The researchers noted that the absence of a gas giant such as Jupiter can mean more planets could have the favorable conditions to facilitate life. This factor could explain why the Solar System only has Earth when it could host as much as six habitable planets.
First author and astrobiologist Stephen Kane of the University of California, Riverside was previously investigating Trappist-1, a nearby solar system that is home to three Earth-like planets in its habitable, or Goldilocks, zone. This zone refers to the area around a star which is not too hot and not too cold for liquid water to exist on the surface of surrounding planets.
“This made me wonder about the maximum number of habitable planets [that are] possible for a star to have, and why our star only has one,” shared Kane.
For the study, Kane’s team developed a computer system model and ran simulations of planets orbiting their stars. They came up with an algorithm that accounted for gravitational forces and helped test how the planets interacted with each other over millions of years.
Results show that some stars could support as many as seven habitable planets while a star like the Sun could potentially support six planets with liquid water. More than the threshold number, however, will result in the planets becoming too close to each other and destabilize each other’s orbits.
It’s also important that the planets’ movement is circular rather than oval or irregular to minimize close contact and maintain stable orbits between planets.
Kane argued that the Solar System only has one habitable planet, Earth, because of Jupiter. The gas giant is about two-and-a-half times more than the rest of the planets orbiting the Sun combined.
“It has a big effect on the habitability of our solar system because it’s massive and disturbs other orbits,” he said.
Future research could develop new models that examine the atmospheric chemistry of habitable zone planets in other star systems. They are crucial for determining possible life forms in outer space.
Furthermore, they provide insights into the vital forces that shaped and will shape life. Scientists know that Earth has been habitable for billions of years. But the question of how it evolved into the liveable planet that it is today remains unresolved. (Related: Universe potentially ‘cosmic zoo’ filled with complex plant and animal life, theorize scientists.)
“By measuring the properties of exoplanets whose evolutionary pathways may be similar to our own, we gain a preview into the past and future of this planet and what we must do to main its habitability,” said Kane.
The next step for Kane and his team is to search for more stars that are orbited by smaller planets. One such star is already identified. Beta CVn is relatively close at 27 light-years away and has no known gas giant in its orbit. Scientists included it in the list of stars that are being checked for multiple habitable-zone planets. (Related: Astronomers develop new telescope system that can scan for signs of alien technology.)

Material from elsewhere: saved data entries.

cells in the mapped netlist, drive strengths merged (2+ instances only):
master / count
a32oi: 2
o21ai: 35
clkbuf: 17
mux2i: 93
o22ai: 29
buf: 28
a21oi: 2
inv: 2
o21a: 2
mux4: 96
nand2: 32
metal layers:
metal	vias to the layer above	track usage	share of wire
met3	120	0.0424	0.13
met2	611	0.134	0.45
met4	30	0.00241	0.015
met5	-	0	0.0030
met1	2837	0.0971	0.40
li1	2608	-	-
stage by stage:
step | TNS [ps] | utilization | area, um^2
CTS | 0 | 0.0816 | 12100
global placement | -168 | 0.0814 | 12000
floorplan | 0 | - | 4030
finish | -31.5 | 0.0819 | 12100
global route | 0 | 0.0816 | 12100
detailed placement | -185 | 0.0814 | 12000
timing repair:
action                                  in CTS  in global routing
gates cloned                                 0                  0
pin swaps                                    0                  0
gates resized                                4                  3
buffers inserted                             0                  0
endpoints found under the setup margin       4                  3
module kevansVGA(rst_btn,clk,pixelMemory,quadrant,hsync,vsync,VGA_R,VGA_G,VGA_B);
input wire clk,rst_btn;
input [1:0]quadrant;
output wire hsync;
output wire vsync;
output reg [3:0] VGA_R;     
output reg [3:0] VGA_G;
output reg [3:0] VGA_B;  
reg [15:0] cnt;
reg pix_stb;
integer WIDTH=18; 
integer HEIGHT=20; 
parameter setL=3;
parameter blocks=35;	 
integer BPR=7; 
parameter pixmemL=104; 
input [104:0]pixelMemory; 
always @(posedge clk) begin 
    {pix_stb, cnt} <= cnt + 16'h8000;   
end
reg cur;
reg [3:0]prev_R;
reg [3:0]prev_G;
reg [3:0]prev_B;
integer i;
integer rownum;
integer column_num;
reg [3:0]cur_R;
reg [3:0]cur_G;
reg [3:0]cur_B;
always@(posedge clk)begin
				for(i=0;i<35;i=i+1)	begin 
					rownum=i/BPR;
					column_num=i%BPR; 
					if((quadrant==2'd2)|(quadrant==2'd3)) begin
						rownum=rownum+5;
					end
					if((quadrant==2'd1)|(quadrant==2'd3)) begin
						column_num=column_num+7;
					end
					if(pixelMemory[i*3]==1'b1)begin
						prev_R[3]=cur_R[3];
						cur_R[3]=(prev_R[3]+((x > (WIDTH*column_num)) & (y > (HEIGHT*(rownum))) & (x < (WIDTH*(column_num+1))) & (y < (HEIGHT*((rownum)+1)))));
					end
					if(pixelMemory[((i*3)+1)]==1'b1)begin
						prev_G[3]=cur_G[3];
						cur_G[3]=(prev_G[3]+((x > (WIDTH*column_num)) & (y > (HEIGHT*(rownum))) & (x < (WIDTH*(column_num+1))) & (y < (HEIGHT*((rownum)+1)))));
					end
					if(pixelMemory[((i*3)+2)]==1'b1)begin
						prev_B[3]=cur_B[3];
						cur_B[3]=(prev_B[3]+((x > (WIDTH*column_num)) & (y > (HEIGHT*(rownum))) & (x < (WIDTH*(column_num+1))) & (y < (HEIGHT*((rownum)+1)))));
					end
					VGA_R[0] <= VGA_R[1];
					VGA_R[1] <= VGA_R[2];
					VGA_R[2] <= VGA_R[3];
					VGA_G[0] <= VGA_G[1];
					VGA_G[1] <= VGA_G[2];
					VGA_G[2] <= VGA_G[3];
					VGA_B[0] <= VGA_B[1];
					VGA_B[1] <= VGA_B[2];
					VGA_B[2] <= VGA_B[3];
					VGA_R[3]<=cur_R[3];
					VGA_G[3]<=cur_G[3];
					VGA_B[3]<=cur_B[3];
				end
end
wire [9:0] x;   
wire [8:0] y;   
vga640x480 display (.i_clk(clk),.i_pix_stb(pix_stb),.i_rst(!rst_btn),.o_hs(hsync),.o_vs(vsync),.o_x(x),.o_y(y));
endmodule
--- design/flow/config.mk ---
export PLATFORM = sky130hd
export DESIGN_NAME = FIFO
export DESIGN_NICKNAME = FIFO
export VERILOG_FILES = /design/flow/design.v
export SDC_FILE = /design/flow/constraint.sdc
export NUM_CORES = 4
export LEC_CHECK = 1
export CORE_UTILIZATION = 50
--- design/flow/constraint.sdc ---
current_design FIFO

set clk_period 2.6
set clk_io_pct 0.2

create_clock -name clk0 -period $clk_period [get_ports {clk}]

set non_clock_inputs [all_inputs -no_clocks]
set_input_delay [expr $clk_period * $clk_io_pct] -clock clk0 $non_clock_inputs
set_output_delay [expr $clk_period * $clk_io_pct] -clock clk0 [all_outputs]
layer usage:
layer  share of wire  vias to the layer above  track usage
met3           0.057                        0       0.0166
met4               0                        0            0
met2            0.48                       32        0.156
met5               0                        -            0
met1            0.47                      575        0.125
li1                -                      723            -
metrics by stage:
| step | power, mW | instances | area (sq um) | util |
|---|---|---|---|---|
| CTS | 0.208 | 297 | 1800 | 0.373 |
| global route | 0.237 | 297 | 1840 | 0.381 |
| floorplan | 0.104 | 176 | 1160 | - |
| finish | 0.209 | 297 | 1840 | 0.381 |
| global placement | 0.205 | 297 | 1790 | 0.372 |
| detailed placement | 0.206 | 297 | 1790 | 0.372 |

In addition, an earlier study published in the Astrophysical Journal Letters provide crucial insights that could help in Kane’s search. Researchers found that a certain type of stars called K stars are particularly conducive for habitable planets. These balls of light are dimmer than the Sun but brighter than M-type red dwarfs — stars that are found to host planets including those that are potentially habitable.
Analysis showed that a methane-oxygen signal is potentially stronger around K stars than even M-type red dwarfs. Methane and oxygen quickly extinguish each other. So if scientists detect the presence of these gases in a planet, they could assume that there’s another source, possibly life, that’s continually producing them.
With the help of such studies, scientists can better understand the mysteries of the universe and come nearer to answering if alien life exists.